• [Work required]
Scan the records for the word "cells". Copy each line that includes it.

Segment Open

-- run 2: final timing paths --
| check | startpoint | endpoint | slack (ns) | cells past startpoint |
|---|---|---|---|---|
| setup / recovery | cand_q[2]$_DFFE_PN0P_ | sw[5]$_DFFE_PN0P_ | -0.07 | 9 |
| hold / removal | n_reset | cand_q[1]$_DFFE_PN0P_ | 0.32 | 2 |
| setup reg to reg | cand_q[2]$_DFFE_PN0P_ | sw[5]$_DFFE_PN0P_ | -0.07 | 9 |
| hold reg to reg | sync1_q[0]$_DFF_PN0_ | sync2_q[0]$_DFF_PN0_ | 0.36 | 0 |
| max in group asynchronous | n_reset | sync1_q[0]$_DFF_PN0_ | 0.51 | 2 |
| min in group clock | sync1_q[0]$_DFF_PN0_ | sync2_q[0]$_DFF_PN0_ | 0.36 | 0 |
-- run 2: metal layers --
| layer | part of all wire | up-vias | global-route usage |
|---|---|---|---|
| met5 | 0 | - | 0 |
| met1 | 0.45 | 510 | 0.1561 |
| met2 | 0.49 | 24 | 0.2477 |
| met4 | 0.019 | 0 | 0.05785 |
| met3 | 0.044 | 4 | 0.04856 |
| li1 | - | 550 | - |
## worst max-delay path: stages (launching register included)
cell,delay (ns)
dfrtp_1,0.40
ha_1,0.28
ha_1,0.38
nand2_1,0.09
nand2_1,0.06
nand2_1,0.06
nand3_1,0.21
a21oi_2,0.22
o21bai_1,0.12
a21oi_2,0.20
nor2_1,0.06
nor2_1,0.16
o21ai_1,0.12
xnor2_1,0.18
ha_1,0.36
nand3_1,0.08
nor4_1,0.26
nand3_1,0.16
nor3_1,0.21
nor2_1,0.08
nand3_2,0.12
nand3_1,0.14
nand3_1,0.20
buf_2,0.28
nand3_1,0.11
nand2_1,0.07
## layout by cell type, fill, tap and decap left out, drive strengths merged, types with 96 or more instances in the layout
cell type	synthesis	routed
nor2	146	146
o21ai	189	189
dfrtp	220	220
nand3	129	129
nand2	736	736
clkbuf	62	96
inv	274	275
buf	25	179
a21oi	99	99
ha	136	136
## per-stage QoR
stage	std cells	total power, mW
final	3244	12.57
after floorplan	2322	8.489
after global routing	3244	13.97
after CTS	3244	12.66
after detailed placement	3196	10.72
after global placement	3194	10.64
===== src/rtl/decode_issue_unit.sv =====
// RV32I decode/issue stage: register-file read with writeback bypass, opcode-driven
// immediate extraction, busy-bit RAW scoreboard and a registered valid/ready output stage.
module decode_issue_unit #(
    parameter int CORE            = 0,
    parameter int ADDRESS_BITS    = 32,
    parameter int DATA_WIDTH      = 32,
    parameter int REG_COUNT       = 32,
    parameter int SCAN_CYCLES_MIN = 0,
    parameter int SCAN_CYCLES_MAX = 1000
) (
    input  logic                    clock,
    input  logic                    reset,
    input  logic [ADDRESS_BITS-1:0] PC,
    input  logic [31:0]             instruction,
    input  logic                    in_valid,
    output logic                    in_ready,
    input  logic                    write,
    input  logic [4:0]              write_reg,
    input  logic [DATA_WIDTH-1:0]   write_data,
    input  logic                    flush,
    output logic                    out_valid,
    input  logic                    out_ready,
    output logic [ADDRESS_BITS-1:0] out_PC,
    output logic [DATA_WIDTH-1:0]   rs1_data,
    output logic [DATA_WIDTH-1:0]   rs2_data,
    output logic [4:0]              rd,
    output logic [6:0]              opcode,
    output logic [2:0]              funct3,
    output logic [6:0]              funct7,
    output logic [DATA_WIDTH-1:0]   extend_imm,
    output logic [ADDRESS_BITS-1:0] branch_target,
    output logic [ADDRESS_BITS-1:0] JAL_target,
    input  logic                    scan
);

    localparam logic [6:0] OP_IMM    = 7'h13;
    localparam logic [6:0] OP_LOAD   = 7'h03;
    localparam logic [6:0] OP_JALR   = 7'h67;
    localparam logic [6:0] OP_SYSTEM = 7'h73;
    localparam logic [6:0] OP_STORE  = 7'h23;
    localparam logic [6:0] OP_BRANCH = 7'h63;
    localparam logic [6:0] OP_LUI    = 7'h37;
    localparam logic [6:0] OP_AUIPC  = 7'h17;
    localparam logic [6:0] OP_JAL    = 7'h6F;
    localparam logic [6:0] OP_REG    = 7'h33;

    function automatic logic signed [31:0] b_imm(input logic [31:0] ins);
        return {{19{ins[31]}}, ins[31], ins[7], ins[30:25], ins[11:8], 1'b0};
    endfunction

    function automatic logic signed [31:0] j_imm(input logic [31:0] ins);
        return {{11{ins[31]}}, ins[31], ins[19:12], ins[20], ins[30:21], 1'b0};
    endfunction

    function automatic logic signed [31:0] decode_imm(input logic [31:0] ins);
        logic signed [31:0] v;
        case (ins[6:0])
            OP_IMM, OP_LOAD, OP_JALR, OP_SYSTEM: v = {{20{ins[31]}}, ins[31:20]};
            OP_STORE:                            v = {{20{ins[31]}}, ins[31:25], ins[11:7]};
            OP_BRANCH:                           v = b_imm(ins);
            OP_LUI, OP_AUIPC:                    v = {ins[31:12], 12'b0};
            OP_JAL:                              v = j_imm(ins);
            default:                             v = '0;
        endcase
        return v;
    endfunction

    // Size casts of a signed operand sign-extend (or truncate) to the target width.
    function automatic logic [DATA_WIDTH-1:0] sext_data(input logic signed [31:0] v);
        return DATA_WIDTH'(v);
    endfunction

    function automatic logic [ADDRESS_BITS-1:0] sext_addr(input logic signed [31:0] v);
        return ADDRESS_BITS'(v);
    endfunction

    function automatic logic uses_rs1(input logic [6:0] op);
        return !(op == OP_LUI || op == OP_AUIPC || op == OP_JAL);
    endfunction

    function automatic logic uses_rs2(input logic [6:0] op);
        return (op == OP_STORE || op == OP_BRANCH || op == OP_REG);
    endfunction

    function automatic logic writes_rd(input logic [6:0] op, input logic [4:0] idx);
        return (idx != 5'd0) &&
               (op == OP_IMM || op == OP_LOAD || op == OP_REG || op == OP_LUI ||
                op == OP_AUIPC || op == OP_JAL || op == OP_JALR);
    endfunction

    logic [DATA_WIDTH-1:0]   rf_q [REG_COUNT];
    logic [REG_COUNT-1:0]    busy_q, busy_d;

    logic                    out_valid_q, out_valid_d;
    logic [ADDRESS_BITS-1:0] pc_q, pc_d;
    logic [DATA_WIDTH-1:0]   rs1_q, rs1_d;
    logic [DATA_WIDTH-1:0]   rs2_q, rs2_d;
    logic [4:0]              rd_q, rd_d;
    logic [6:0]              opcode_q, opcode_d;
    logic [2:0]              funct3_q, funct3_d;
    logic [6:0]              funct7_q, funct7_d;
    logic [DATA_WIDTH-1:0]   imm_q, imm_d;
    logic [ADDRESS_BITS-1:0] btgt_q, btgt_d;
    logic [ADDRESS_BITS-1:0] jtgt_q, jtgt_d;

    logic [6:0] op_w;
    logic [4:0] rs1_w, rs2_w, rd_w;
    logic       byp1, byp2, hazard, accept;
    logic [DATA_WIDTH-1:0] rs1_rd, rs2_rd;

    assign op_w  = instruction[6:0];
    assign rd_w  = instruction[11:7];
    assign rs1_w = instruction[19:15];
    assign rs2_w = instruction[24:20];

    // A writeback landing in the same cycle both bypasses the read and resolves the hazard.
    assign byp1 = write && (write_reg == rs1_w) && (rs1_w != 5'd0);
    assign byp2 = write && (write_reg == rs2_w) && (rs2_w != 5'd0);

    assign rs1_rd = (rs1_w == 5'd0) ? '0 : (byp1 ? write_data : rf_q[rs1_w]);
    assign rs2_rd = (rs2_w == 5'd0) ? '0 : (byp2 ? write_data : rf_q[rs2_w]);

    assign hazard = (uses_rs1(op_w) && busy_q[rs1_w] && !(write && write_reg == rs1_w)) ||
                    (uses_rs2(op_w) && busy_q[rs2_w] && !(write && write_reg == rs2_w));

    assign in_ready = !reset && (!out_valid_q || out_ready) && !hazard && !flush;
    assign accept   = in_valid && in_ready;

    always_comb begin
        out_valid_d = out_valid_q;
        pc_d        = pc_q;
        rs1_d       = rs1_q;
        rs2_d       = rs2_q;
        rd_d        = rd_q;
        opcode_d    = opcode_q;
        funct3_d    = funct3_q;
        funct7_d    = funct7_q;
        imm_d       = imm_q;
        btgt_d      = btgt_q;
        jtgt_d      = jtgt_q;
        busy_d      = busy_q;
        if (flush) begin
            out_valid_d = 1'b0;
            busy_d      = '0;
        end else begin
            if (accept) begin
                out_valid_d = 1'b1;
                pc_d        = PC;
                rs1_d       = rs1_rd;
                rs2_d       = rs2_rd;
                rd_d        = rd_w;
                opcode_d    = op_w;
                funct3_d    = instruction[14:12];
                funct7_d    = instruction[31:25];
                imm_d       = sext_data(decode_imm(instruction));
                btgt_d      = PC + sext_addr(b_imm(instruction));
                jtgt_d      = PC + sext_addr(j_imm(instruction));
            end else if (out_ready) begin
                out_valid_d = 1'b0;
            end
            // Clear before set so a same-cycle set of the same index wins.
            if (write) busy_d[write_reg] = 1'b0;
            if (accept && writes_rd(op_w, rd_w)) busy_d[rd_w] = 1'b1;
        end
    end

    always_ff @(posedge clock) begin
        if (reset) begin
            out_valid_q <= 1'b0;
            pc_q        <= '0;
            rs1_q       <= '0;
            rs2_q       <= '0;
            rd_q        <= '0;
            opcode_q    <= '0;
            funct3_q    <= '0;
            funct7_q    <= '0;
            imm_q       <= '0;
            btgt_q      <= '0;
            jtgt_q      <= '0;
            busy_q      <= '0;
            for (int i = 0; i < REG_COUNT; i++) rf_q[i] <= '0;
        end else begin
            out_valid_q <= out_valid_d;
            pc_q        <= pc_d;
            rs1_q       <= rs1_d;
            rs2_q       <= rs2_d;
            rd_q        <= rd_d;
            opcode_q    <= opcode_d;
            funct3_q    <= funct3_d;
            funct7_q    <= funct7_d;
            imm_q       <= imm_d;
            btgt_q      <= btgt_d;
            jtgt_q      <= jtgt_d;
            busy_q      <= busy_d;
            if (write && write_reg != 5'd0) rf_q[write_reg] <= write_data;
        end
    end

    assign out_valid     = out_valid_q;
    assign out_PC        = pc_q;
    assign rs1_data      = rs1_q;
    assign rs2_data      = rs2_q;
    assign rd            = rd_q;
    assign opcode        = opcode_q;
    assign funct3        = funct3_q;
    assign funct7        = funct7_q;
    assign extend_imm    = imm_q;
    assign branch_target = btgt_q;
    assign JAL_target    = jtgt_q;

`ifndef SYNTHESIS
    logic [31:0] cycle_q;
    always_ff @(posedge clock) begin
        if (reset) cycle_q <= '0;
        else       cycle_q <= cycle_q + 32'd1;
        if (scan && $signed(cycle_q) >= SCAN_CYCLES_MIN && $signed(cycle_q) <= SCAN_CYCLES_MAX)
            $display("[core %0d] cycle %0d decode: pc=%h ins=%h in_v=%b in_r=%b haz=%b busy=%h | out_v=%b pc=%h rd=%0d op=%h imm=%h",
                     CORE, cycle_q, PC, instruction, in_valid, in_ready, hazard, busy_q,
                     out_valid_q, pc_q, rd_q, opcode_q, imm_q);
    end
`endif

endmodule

Segment Closed

• [Exercise answer]
| check | startpoint | endpoint | slack (ns) | cells past startpoint |
stage	std cells	total power, mW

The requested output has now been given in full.